Harold and Maude Quotes

Quotes

“I suppose you think that’s very funny, Harold.”

Mrs. Chasen

The film opens with a long sequence showing Harold preparing to kill himself by hanging. And, indeed, he actually goes through with the act, suspended above the ground with a noose around his neck inside a large, well-decorated home of people of obvious wealth. Into the room enters Mrs. Chase who looks at Harold’s lifeless body hanging there before calmly sitting down and dialing the phone. Only then does she Harold with this unexpected inquiry and only then does the audience realize Harold is not really dead. What’s more, he is a particularly macabre individual and by this point in his life no outrageous act on his part is taken with great seriousness. Which is why he currently in the care of a psychiatrist.

“A very common neurosis; particularly in this society, whereby the male child subconsciously wishes to sleep with his mother. Of course, what puzzles me, Harold; is that you want to sleep with your grandmother.”

Psychiatrist

And there, in a nutshell, is the problem most people have with Harold and Maude. Both the characters and the film. The characters in the film have a problem with the relationship between such a young man and an elderly woman. Not so strangely, so do many viewers. While few ever blinked twice at decades of age difference between an older man and a younger woman throughout film history, the relationship between Harold and Maude still possesses the power to disturb many. Of course, the psychiatrist here is something of a pompous nincompoop, but that hardly means he doesn’t represent the majority opinion.

“Try something new each day. After all, we’re given life to find it out. It doesn’t last forever.”

Maude

Maude is a fountain of wisdom. Not all of it as is coherent as this offering, but then again not only is she elderly, but she’s played by Ruth Gordon. Unlike so many actresses who start having troubling finding good roles as they age in Hollywood, Gordon actually started finding good roles coming her way the older she got. She somehow managed to defy the aging process by actually seeming to get more youthfully vibrant and flighty with each passing decade. By the time the role of Maude came along, it became one of those especially rare cases where before too long it just became impossible to imagine bothering making the movie at all without casting her as Maude.
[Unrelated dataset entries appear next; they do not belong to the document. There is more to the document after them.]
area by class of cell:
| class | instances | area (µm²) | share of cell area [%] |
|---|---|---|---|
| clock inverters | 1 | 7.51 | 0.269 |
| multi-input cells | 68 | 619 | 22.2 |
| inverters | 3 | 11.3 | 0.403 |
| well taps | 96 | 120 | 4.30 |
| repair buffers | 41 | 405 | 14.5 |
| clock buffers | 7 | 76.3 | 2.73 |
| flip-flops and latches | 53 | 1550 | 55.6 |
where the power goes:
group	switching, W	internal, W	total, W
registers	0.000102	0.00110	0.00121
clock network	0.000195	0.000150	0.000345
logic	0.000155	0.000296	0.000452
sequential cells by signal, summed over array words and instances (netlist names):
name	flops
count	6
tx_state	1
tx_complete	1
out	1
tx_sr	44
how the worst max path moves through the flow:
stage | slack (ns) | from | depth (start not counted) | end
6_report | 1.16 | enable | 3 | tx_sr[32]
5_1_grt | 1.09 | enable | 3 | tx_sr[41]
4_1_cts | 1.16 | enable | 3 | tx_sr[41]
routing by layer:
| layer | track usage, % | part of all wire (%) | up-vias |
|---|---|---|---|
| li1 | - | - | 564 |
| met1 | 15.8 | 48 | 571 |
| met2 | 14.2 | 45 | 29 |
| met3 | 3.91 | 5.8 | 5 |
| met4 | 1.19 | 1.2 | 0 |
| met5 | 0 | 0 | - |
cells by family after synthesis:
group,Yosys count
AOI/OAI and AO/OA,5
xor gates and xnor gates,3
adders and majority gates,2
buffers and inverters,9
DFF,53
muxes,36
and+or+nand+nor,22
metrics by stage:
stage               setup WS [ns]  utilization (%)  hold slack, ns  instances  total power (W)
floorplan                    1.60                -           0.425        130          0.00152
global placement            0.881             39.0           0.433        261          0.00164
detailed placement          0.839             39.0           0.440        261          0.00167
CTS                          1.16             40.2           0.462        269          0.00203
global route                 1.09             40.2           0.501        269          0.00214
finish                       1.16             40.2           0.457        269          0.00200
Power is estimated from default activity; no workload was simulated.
### flow/config.mk
export PLATFORM = sky130hd
export DESIGN_NAME = processor
export DESIGN_NICKNAME = processor
export VERILOG_FILES = /design/flow/design.v
export SDC_FILE = /design/flow/constraint.sdc
export NUM_CORES = 4
export LEC_CHECK = 1
export CORE_UTILIZATION = 50
### flow/constraint.sdc
current_design processor

set clk_period 22.1
set clk_io_pct 0.2

create_clock -name clk0 -period $clk_period [get_ports {clk}]

set non_clock_inputs [all_inputs -no_clocks]
set_input_delay [expr $clk_period * $clk_io_pct] -clock clk0 $non_clock_inputs
set_output_delay [expr $clk_period * $clk_io_pct] -clock clk0 [all_outputs]
### flow/design.v
`timescale 1ns / 1ps
module alu_32(
    input  [31:0] A_in, B_in,       
    input  [3:0]  ALU_Sel,          
    output [31:0] ALU_Out,          
    output reg    Carry_Out,
    output        Zero,             
    output reg    Overflow = 1'b0   
);
    reg [31:0] ALU_Result;
    reg [32:0] temp;
    reg [32:0] twos_com;            
    assign ALU_Out = ALU_Result;       
    assign Zero = (ALU_Result == 0);   
    always @(*) 
        begin
            Overflow = 1'b0;
            Carry_Out = 1'b0;
            case(ALU_Sel)
                4'b0000:  
                    ALU_Result = A_in & B_in;
                4'b0001:  
                    ALU_Result = A_in | B_in;
                4'b0010:  
                    begin
                        ALU_Result = $signed(A_in) + $signed(B_in);
                        temp = {1'b0, A_in} + {1'b0, B_in};
                        Carry_Out = temp[32];
                        if ((A_in[31] & B_in[31] & ~ALU_Out[31]) | 
                            (~A_in[31] & ~B_in[31] & ALU_Out[31]))
                            Overflow = 1'b1;
                        else
                            Overflow = 1'b0;
                    end
                4'b0110:  
                    begin
                        ALU_Result = $signed(A_in) - $signed(B_in);
                        twos_com = ~(B_in) + 1'b1;
                        if ((A_in[31] & twos_com[31] & ~ALU_Out[31]) | 
                            (~A_in[31] & ~twos_com[31] & ALU_Out[31]))
                            Overflow = 1'b1;
                        else
                            Overflow = 1'b0;
                    end
                4'b0111:  
                    ALU_Result = ($signed(A_in) < $signed(B_in)) ? 32'd1 : 32'd0;
                4'b1100:  
                    ALU_Result = ~(A_in | B_in);
                4'b1111:  
                    ALU_Result = (A_in == B_in) ? 32'd1 : 32'd0;
                default: 
                    ALU_Result = A_in + B_in;
            endcase
        end
endmodule
`timescale 1ns / 1ps
module ALUController(
    ALUOp, Funct7, Funct3, Operation
    );
    input [1:0] ALUOp;
    input [6:0] Funct7;
    input [2:0] Funct3;
    output [3:0] Operation;
    assign Operation[0] = ((Funct3 == 3'b110) || ((Funct3 == 3'b010) && (ALUOp[0] == 1'b0))) ? 1'b1 : 1'b0;
    assign Operation[1] = (Funct3[2] == 1'b0) ? 1'b1 : 1'b0;
    assign Operation[2] = ((Funct3 == 3'b100) || ((Funct3 == 3'b010) && (ALUOp[0] == 1'b0)) || (Funct7 == 7'b0100000)) ? 1'b1 : 1'b0;
    assign Operation[3] = (Funct3 == 3'b100) ? 1'b1 : 1'b0;
endmodule
`timescale 1ns / 1ps
module Controller(
    Opcode,
    ALUSrc, MemtoReg, RegWrite, MemRead, MemWrite,
    ALUOp
    );
    input [6:0] Opcode;
    output ALUSrc, MemtoReg, RegWrite, MemRead, MemWrite;
    output [1:0] ALUOp;
    assign MemtoReg = (Opcode == 7'b0000011) ? 1'b1 : 1'b0;
    assign MemWrite = (Opcode == 7'b0100011) ? 1'b1 : 1'b0;
    assign MemRead = (Opcode == 7'b0000011) ? 1'b1 : 1'b0;
    assign ALUSrc = (Opcode == 7'b0110011) ? 1'b0 : 1'b1;
    assign RegWrite = (Opcode == 7'b0100011) ? 1'b0 : 1'b1;
    assign ALUOp = (Opcode == 7'b0110011) ? 2'b10 : (Opcode == 7'b0010011) ? 2'b00 : 2'b01;
endmodule
`timescale 1ns / 1ps
module DataMem(MemRead, MemWrite, addr, write_data, read_data);
    input MemRead, MemWrite;
    input [8:0] addr;
    input [31:0] write_data;
    output [31:0] read_data;
    reg [31:0] data_memory [127:0];
    assign read_data = (MemRead == 1'b1) ? data_memory[addr[8:2]] : 32'b0;
    always @(*) begin
        if (MemWrite)
            data_memory[addr[8:2]] = write_data;
    end
endmodule
`timescale 1ns / 1ps
module data_path #(
    parameter PC_W = 8,          
    parameter INS_W = 32,        
    parameter RF_ADDRESS = 5,    
    parameter DATA_W = 32,       
    parameter DM_ADDRESS = 9,    
    parameter ALU_CC_W = 4       
)(
    input  clk,                  
    input  reset,                
    input  reg_write,            
    input  mem2reg,              
    input  alu_src,              
    input  mem_write,            
    input  mem_read,             
    input  [ALU_CC_W-1:0] alu_cc,  
    output [6:0] opcode,         
    output [6:0] funct7,         
    output [2:0] funct3,         
    output [DATA_W-1:0] alu_result  
);
    wire [7:0] PC;
    wire [7:0] PCPlus4;
    assign PCPlus4 = PC + 3'b100;
    FlipFlop flip_flop(
        .clk(clk),
        .reset(reset),
        .d(PCPlus4),
        .q(PC)
    );
    wire [31:0] Instruction;
    InstMem inst_mem(
        .addr(PC),
        .instruction(Instruction)
    );
    assign opcode = Instruction[6:0];
    assign funct3 = Instruction[14:12];
    assign funct7 = Instruction[31:25];
    wire [31:0] WriteBack_Data;
    wire [31:0] Reg1;
    wire [31:0] Reg2;
    wire [RF_ADDRESS-1:0] rd_rg_wrt_wire;
    wire [RF_ADDRESS-1:0] rd_rg_addr_wire1;
    wire [RF_ADDRESS-1:0] rd_rg_addr_wire2;
    assign rd_rg_wrt_wire = Instruction[11:7];
    assign rd_rg_addr_wire1 = Instruction[19:15];
    assign rd_rg_addr_wire2 = Instruction[24:20];
    RegFile reg_file(
        .clk(clk),
        .reset(reset),
        .rg_wrt_en(reg_write),
        .rg_wrt_addr(rd_rg_wrt_wire),
        .rg_rd_addr1(rd_rg_addr_wire1),
        .rg_rd_addr2(rd_rg_addr_wire2),
        .rg_wrt_data(WriteBack_Data),
        .rg_rd_data1(Reg1),
        .rg_rd_data2(Reg2)
    );
    wire [31:0] ExtImm;
    ImmGen imm_gen(
        .InstCode(Instruction[31:0]),
        .ImmOut(ExtImm)
    );
    wire [31:0] SrcB;
    Mux mux01(
        .S(alu_src),
        .D1(Reg2),
        .D2(ExtImm),
        .Y(SrcB)
    );
    wire [31:0] ALU_Result;
    alu_32 alu(
        .A_in(Reg1),
        .B_in(SrcB),
        .ALU_Sel(alu_cc),
        .ALU_Out(ALU_Result)
    );
    assign alu_result = ALU_Result;
    wire [31:0] DataMem_read;
    DataMem datamem(
        .MemRead(mem_read),
        .MemWrite(mem_write),
        .addr(ALU_Result[8:0]),
        .write_data(Reg2),
        .read_data(DataMem_read)
    );
    Mux mux10(
        .S(mem2reg),
        .D1(ALU_Result),
        .D2(DataMem_read),
        .Y(WriteBack_Data)
    );
endmodule
`timescale 1ns / 1ps
module FlipFlop(clk, reset, d, q);
    input wire clk;
    input wire reset;
    input wire [7:0] d;
    output reg [7:0] q;
    always @(posedge clk) begin
        if(reset)
            q <= 8'b0;
        else
            q <= d;
    end
endmodule
`timescale 1ns / 1ps
module ImmGen(
    InstCode,
    ImmOut
    );
    input [31:0] InstCode;
    output reg [31:0] ImmOut;
    always @(InstCode) begin
        case (InstCode[6:0])
            7'b0000011:
                ImmOut = {InstCode[31] ? {20{1'b1}} : 20'b0, InstCode[31:20]};
            7'b0010011:
                ImmOut = {InstCode[31] ? {20{1'b1}} : 20'b0, InstCode[31:20]};
            7'b0100011:
                ImmOut = {InstCode[31] ? {20{1'b1}} : 20'b0, InstCode[31:25] , InstCode[11:7]};
            7'b0010111:
                ImmOut = {InstCode[31:12], 12'b0};
            default:
                ImmOut = {32'b0};
        endcase
    end     
endmodule
`timescale 1ns / 1ps
module InstMem(
    input [7:0] addr,
    output wire [31:0] instruction
);
    reg [31:0] memory [63:0];
    initial begin
        memory[0] = 32'h00007033;  
        memory[1] = 32'h00100093;  
        memory[2] = 32'h00200113;  
        memory[3] = 32'h00308193;  
        memory[4] = 32'h00408213;  
        memory[5] = 32'h00510293;  
        memory[6] = 32'h00610313;  
        memory[7] = 32'h00718393;  
        memory[8] = 32'h00208433;  
        memory[9] = 32'h404404b3;  
        memory[10] = 32'h00317533;  
        memory[11] = 32'h0041e5b3;  
        memory[12] = 32'h0041a633;  
        memory[13] = 32'h007346b3;  
        memory[14] = 32'h4d34f713;  
        memory[15] = 32'h8d35e793;  
        memory[16] = 32'h4d26a813;  
        memory[17] = 32'h4d244893;  
        memory[18] = 32'h02b02823;  
        memory[19] = 32'h03002603;  
    end
    assign instruction = memory[addr[7:2]];
endmodule
`timescale 1ns / 1ps
module Mux(
    input S,
    input [31:0] D1,
    input [31:0] D2,
    output [31:0] Y
    );
    assign Y = (S == 1'b0) ? D1 : D2;
endmodule
`timescale 1ns / 1ps
module RegFile(
    clk, reset, rg_wrt_en,
    rg_wrt_addr,
    rg_rd_addr1,
    rg_rd_addr2,
    rg_wrt_data,
    rg_rd_data1,
    rg_rd_data2
    );
    input clk;
    input reset;
    input rg_wrt_en;
    input [4:0] rg_wrt_addr;
    input [4:0] rg_rd_addr1;
    input [4:0] rg_rd_addr2;
    input [31:0] rg_wrt_data;
    output wire [31:0] rg_rd_data1;
    output wire [31:0] rg_rd_data2;
    reg [31:0] register_file [0:31];
    integer i;
    always @(posedge reset or posedge clk) begin
        if (reset) begin
            for (i = 0; i < 32; i = i + 1)
                register_file[i] = 32'b0;
        end
        else if (rg_wrt_en) begin
            register_file[rg_wrt_addr] = rg_wrt_data;
        end     
    end
    assign rg_rd_data1 = register_file[rg_rd_addr1];
    assign rg_rd_data2 = register_file[rg_rd_addr2];
endmodule
`timescale 1ns / 1ps
module processor(
    input clk, reset,
    output [31:0] Result
    );
    wire [2:0] f3;
    wire [6:0] f7;
    wire [6:0] opcode;
    wire MemtoReg;
    wire MemWrite;
    wire MemRead;
    wire ALUSrc;
    wire RegWrite;
    wire [1:0] ALUOp;
    wire [3:0] Operation;
    Controller controller(
        .Opcode(opcode),
        .ALUSrc(ALUSrc),
        .MemtoReg(MemtoReg),
        .RegWrite(RegWrite),
        .MemRead(MemRead),
        .MemWrite(MemWrite),
        .ALUOp(ALUOp)
    );
    ALUController alu_controller(
        .ALUOp(ALUOp),
        .Funct7(f7),
        .Funct3(f3),
        .Operation(Operation)
    );
    data_path datapath(
        .clk(clk),
        .reset(reset),
        .reg_write(RegWrite),
        .mem2reg(MemtoReg),
        .alu_src(ALUSrc),
        .mem_write(MemWrite),
        .mem_read(MemRead),
        .alu_cc(Operation),
        .opcode(opcode),
        .funct7(f7),
        .funct3(f3),
        .alu_result(Result)
    );
endmodule
### flow/run.sh
#!/bin/bash
# OpenROAD 26Q1-2900-gdf79404cd8, Yosys 0.63+post, stock flow scripts
make -C /OpenROAD-flow-scripts/flow DESIGN_CONFIG=/design/flow/config.mk WORK_HOME=/design/flow/orfs finish
==> flow_metrics.tcl <==
# metrics dict for downstream scripts
set metrics [dict create \
    synthArstFlopShare_pct 19.9 \
    synthesis.area_um2 144000 \
    dieWidth_um 539 \
    lastStage "global routing (5_1_grt)" \
    largest_area_cell "dlxtn_1" \
    fp_util_pct 50.4 \
    pre_cts_slack_ns 9.26 \
    xor_share_pct 0.134 \
    status "stopped before the end" \
    unclocked_regs 4096 \
    place_congestion 1.33 \
    synth.cellmix.compoundShare_pct 21.7 \
    adder_share_pct 0.991 \
    grt_use_total_pct 85.9 \
    untimed_endpoints 4096 \
    ios 34 \
    muxShareOfSynthArea_pct 3.62 \
    rows 196 \
    edf_count 0 \
    die_height_um 539 \
    io_buffers 33 \
    simple_gate_share_pct 9.33 \
    numCtsBuffers 83 \
    cts_resized 0 \
    syn_inst 14100 \
    overflow 404 \
    post_dp_cell_area_um2 156000 \
    top_cell_area_share_pct 42.7 \
    cts.htree.levels 3 \
    cts_hold_buf 0 \
    grt_pass1_vias 162000 \
    grt_max_degree 139 \
    cts_buffer_depth 3 \
    top_logic_kind "AND-OR/OR-AND gates" \
    tool.error "[ERROR GRT-0116] Global routing finished with congestion. Check the congestion regions in the DRC Viewer." \
    synth_flops 5148 \
    ys_area_um2 144000 \
    grt_pass1_wl_um 1620000 \
    synthesis.area_per_instance_um2 10.2 \
    area_leaders "dlxtn_1 43%, dfrtp_1 18%, a22oi_1 7.4%, nand2_1 3.0%, mux2_2 2.8%" \
    yosys-stat-cells 14100 \
    post_cts_buffers 0 \
    cts_root_buf "clkbuf_16" \
    synth_top_flop_cell "dlxtn_1" \
    ys_warn_count 8 \
    hpwl_um 712000 \
    synth_cell_types 104 \
]
[synthesized netlist by cell type (all sizes together), types with 37 or more instances]
| cell | n |
|---|---|
| nor4 | 98 |
| dlxtn | 4096 |
| clkbuf | 689 |
| a21oi | 387 |
| nor2 | 421 |
| mux2i | 114 |
| ha | 111 |
| o31ai | 50 |
| nand3 | 294 |
| nand2 | 1161 |
| o211ai | 57 |
| o21ai | 838 |
| buf | 362 |
| a222oi | 49 |
| a22oi | 1427 |
| o22a | 46 |
| a2111oi | 82 |
| or4 | 44 |
| a32o | 67 |
| and3 | 134 |
| a32oi | 69 |
| inv | 111 |
| dfrtp | 1024 |
| mux2 | 362 |
| a221o | 37 |
| a221oi | 347 |
| o2bb2ai | 37 |
| nor3 | 204 |
| o22ai | 114 |
| a211oi | 62 |
| nand4 | 320 |
| a22o | 388 |
[through the flow]
step	instances	TNS [ns]	util, %	total power, mW
floorplan	14100	-5.43	-	10.6
global placement	18000	0	54.6	16.7
detailed placement	18000	0	54.6	16.7
CTS	18100	0	55.6	18.4
[per-layer routing]
metal  GRT usage, %  overflow
met3           80.6        80
met5           64.2         9
met2           93.9       126
met4           81.1       139
met1           86.1        50
[cells by family after synthesis]
| family | after synthesis |
|---|---|
| AND-OR/OR-AND | 4335 |
| XOR/XNOR | 22 |
| adder cells (fa/ha/maj) | 113 |
| buffers and inverters | 1166 |
| flip-flops | 1052 |
| latches | 4096 |
| multiplexers | 476 |
| AND/OR/NAND/NOR | 2837 |
Power and IR drop assume default switching activity.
Well, it seemed such to everyone but French director Jean-Paul Carrère who remade the film less than a decade later. So, in a way, he lived out Maude’s own advice; it has so far not occurred to many others to try something like making a new version without Ruth Gordon.

“Do you enjoy knives?”

Harold

What applies to Ruth Gordon as Maude applies with nearly equal truthful to Bud Cort as Harold. Whereas Maude exemplifies the free-spirited enjoyment of aging manifested within the actress playing her, Harold is an extension of the somewhat more unidentifiable oddball quirkiness of Bud Cort. Cort has enjoyed a long and varied career that has perhaps defied the expectations of those who suspected his offbeat charm could not possibly outlive his youthful appearance. Although his most interesting performances—unlike Gordon—are from the early part of his career, he has managed—like Gordon—to defy the natural laws against growing old in Hollywood. All of this is to make it clear that of the roughly dozen or so different ways that the above quote might be said in a way that makes it memorable, Cort’s choice is unquestionably unique and arguably the most perfect.

“Oh yes, dear. I took the pills an hour ago. I should be gone by midnight.”

Maude

The film begins with a funny suicide attempt by Harold. It ends with a decidedly non-phony suicide attempt by Maude on her birthday. She has made it clear that she thinks 80 years is long enough to enjoy life and when the film begins, she is 79 years old.